Although media scholars haven’t yet studied it as such, the audiologist’s clinic is a center of media production and consumer electronics retail. Having audio production experience, I felt a sense of recognition on seeing the mixer-like audiometer in the control room of Joel’s audiologist, Jill Meltzer, separated by a pane of glass from the soundproofed booth where her patients sit. It was a studio where Meltzer recorded hearing rather than sound, as she attempted the tricky work of matching the pitch, volume, and sensitivity levels of tinnitus and hyperacusis. Since medication and surgery are not effective treatment options, the remedies for sale are media prosthetics and palliatives such as wearable sound generators, “fractal tone” hearing aids, Neuromonics, and sound machines that help distract, calm, and habituate patients to the ringing. Meltzer and other clinicians consistently told me that they have only two tinnitus tools at their disposal—counseling and sound.
The subjectivity of tinnitus is most frustrating for sufferers, however, who often encounter impatience and misunderstanding from family, friends, bosses, and even their doctors. Again, media serve to externalize and objectify the sound.

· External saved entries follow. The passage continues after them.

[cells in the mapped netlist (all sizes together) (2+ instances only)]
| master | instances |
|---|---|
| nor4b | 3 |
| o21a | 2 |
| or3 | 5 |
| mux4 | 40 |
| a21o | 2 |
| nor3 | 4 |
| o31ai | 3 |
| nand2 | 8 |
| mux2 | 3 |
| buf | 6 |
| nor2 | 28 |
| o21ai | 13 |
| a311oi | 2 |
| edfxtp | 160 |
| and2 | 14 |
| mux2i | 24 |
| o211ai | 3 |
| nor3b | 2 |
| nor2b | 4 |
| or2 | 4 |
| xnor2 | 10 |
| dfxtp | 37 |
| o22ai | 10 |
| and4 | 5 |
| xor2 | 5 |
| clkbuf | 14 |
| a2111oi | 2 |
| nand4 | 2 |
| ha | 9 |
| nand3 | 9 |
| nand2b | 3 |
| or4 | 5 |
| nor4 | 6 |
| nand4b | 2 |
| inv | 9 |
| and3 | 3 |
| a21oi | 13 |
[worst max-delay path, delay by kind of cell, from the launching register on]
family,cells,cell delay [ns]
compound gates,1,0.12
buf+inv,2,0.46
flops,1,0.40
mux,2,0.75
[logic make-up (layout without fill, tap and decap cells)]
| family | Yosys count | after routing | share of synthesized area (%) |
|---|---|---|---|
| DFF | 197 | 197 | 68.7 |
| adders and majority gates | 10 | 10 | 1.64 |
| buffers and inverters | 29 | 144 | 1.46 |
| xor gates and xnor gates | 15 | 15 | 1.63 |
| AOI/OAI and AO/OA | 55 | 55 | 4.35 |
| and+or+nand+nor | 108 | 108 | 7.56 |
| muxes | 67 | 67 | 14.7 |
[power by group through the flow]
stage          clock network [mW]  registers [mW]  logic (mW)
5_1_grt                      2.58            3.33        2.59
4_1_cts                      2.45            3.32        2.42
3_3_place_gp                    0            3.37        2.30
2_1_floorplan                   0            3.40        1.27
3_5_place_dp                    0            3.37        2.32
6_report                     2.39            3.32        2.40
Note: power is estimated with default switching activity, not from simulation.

Joel did this through music: “A Sharp,” Styzens’ first post-tinnitus composition, represents tinnitus with chordal dissonance and hyperacusis with a powerful change of dynamics on a guitar. He eventually recorded an entire album that explored his condition and raised awareness.

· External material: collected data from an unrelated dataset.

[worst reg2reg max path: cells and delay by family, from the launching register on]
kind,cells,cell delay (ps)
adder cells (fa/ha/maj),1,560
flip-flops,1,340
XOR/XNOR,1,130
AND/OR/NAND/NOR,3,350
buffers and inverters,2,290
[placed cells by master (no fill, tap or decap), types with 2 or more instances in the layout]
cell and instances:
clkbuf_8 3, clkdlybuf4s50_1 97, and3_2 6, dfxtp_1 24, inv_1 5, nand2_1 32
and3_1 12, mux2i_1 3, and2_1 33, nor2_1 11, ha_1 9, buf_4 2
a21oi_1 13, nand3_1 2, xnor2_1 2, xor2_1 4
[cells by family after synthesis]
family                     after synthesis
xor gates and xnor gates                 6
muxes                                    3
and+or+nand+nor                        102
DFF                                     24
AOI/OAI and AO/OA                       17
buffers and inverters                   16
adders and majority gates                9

Other individuals, in an attempt to communicate the aural experience that drives their sleeplessness, depression, anxiety, or lack of concentration, create YouTube videos designed to recreate the subjective experience of tinnitus.
The American Tinnitus Association, an advocacy group, has used broadcast and social media to raise awareness and research funding, as we see in this PSA from 1985.

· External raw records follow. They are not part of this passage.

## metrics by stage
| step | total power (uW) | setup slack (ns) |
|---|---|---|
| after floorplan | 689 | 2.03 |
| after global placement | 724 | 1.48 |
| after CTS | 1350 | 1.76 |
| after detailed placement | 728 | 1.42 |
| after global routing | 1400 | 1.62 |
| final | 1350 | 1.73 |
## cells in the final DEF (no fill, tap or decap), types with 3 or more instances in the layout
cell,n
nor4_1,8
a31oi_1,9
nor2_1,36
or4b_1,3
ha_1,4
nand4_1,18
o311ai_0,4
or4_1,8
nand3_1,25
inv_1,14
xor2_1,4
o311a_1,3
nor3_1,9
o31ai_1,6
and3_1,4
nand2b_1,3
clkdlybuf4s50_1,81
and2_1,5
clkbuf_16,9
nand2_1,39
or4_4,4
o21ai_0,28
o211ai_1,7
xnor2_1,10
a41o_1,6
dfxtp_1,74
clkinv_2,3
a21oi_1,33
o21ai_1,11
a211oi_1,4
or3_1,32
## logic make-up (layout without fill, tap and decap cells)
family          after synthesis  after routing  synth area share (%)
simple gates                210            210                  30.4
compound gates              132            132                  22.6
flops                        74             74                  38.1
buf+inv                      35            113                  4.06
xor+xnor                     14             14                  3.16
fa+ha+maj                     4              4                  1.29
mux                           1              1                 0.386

However, such dramatic uses of media may be in some ways too powerful. In fact, “raising awareness of tinnitus” might be as bad as it literally sounds.
In the process of externalizing their experience for others to hear, people with tinnitus can make their own perception of the sound grow stronger. They may also generate anxiety in others, encouraging them to notice and problematize their own, previously benign tinnitus.
Neuroscientist Pawel Jastreboff’s groundbreaking and influential neurophysiological model of tinnitus postulates that tinnitus becomes bothersome only when the auditory cortex forms networks with other areas in the brain, resulting in a vicious circle of increasing perception and fear. The implication of this model, now substantiated by clinical research, is that the way people think about tinnitus is a much greater predictor of suffering than the perceived volume of the sound. As Jastreboff told me in an interview, “Incorrect information can induce bothersome tinnitus.” Information, of course, circulates through media. It may be productive, then, to think of tinnitus suffering as a communicable dis-ease, one strengthened in circulation through networks of neurons, discourse, and media.
I think there is both a need and an opportunity in tinnitus for an applied sound studies, one that intervenes in this mediated public discourse, works against moral panic and hyperawareness, and suggests the quieting possibilities that open up when we grasp the constructed nature of our aurality. Listening to tinnitus as a networked coproduction highlights the ways in which our most subjective aural perceptions are also social, cultural, and mediated—perhaps the fundamental insight of sound studies. My hope is that by listening to tinnitus we can speak to it as well.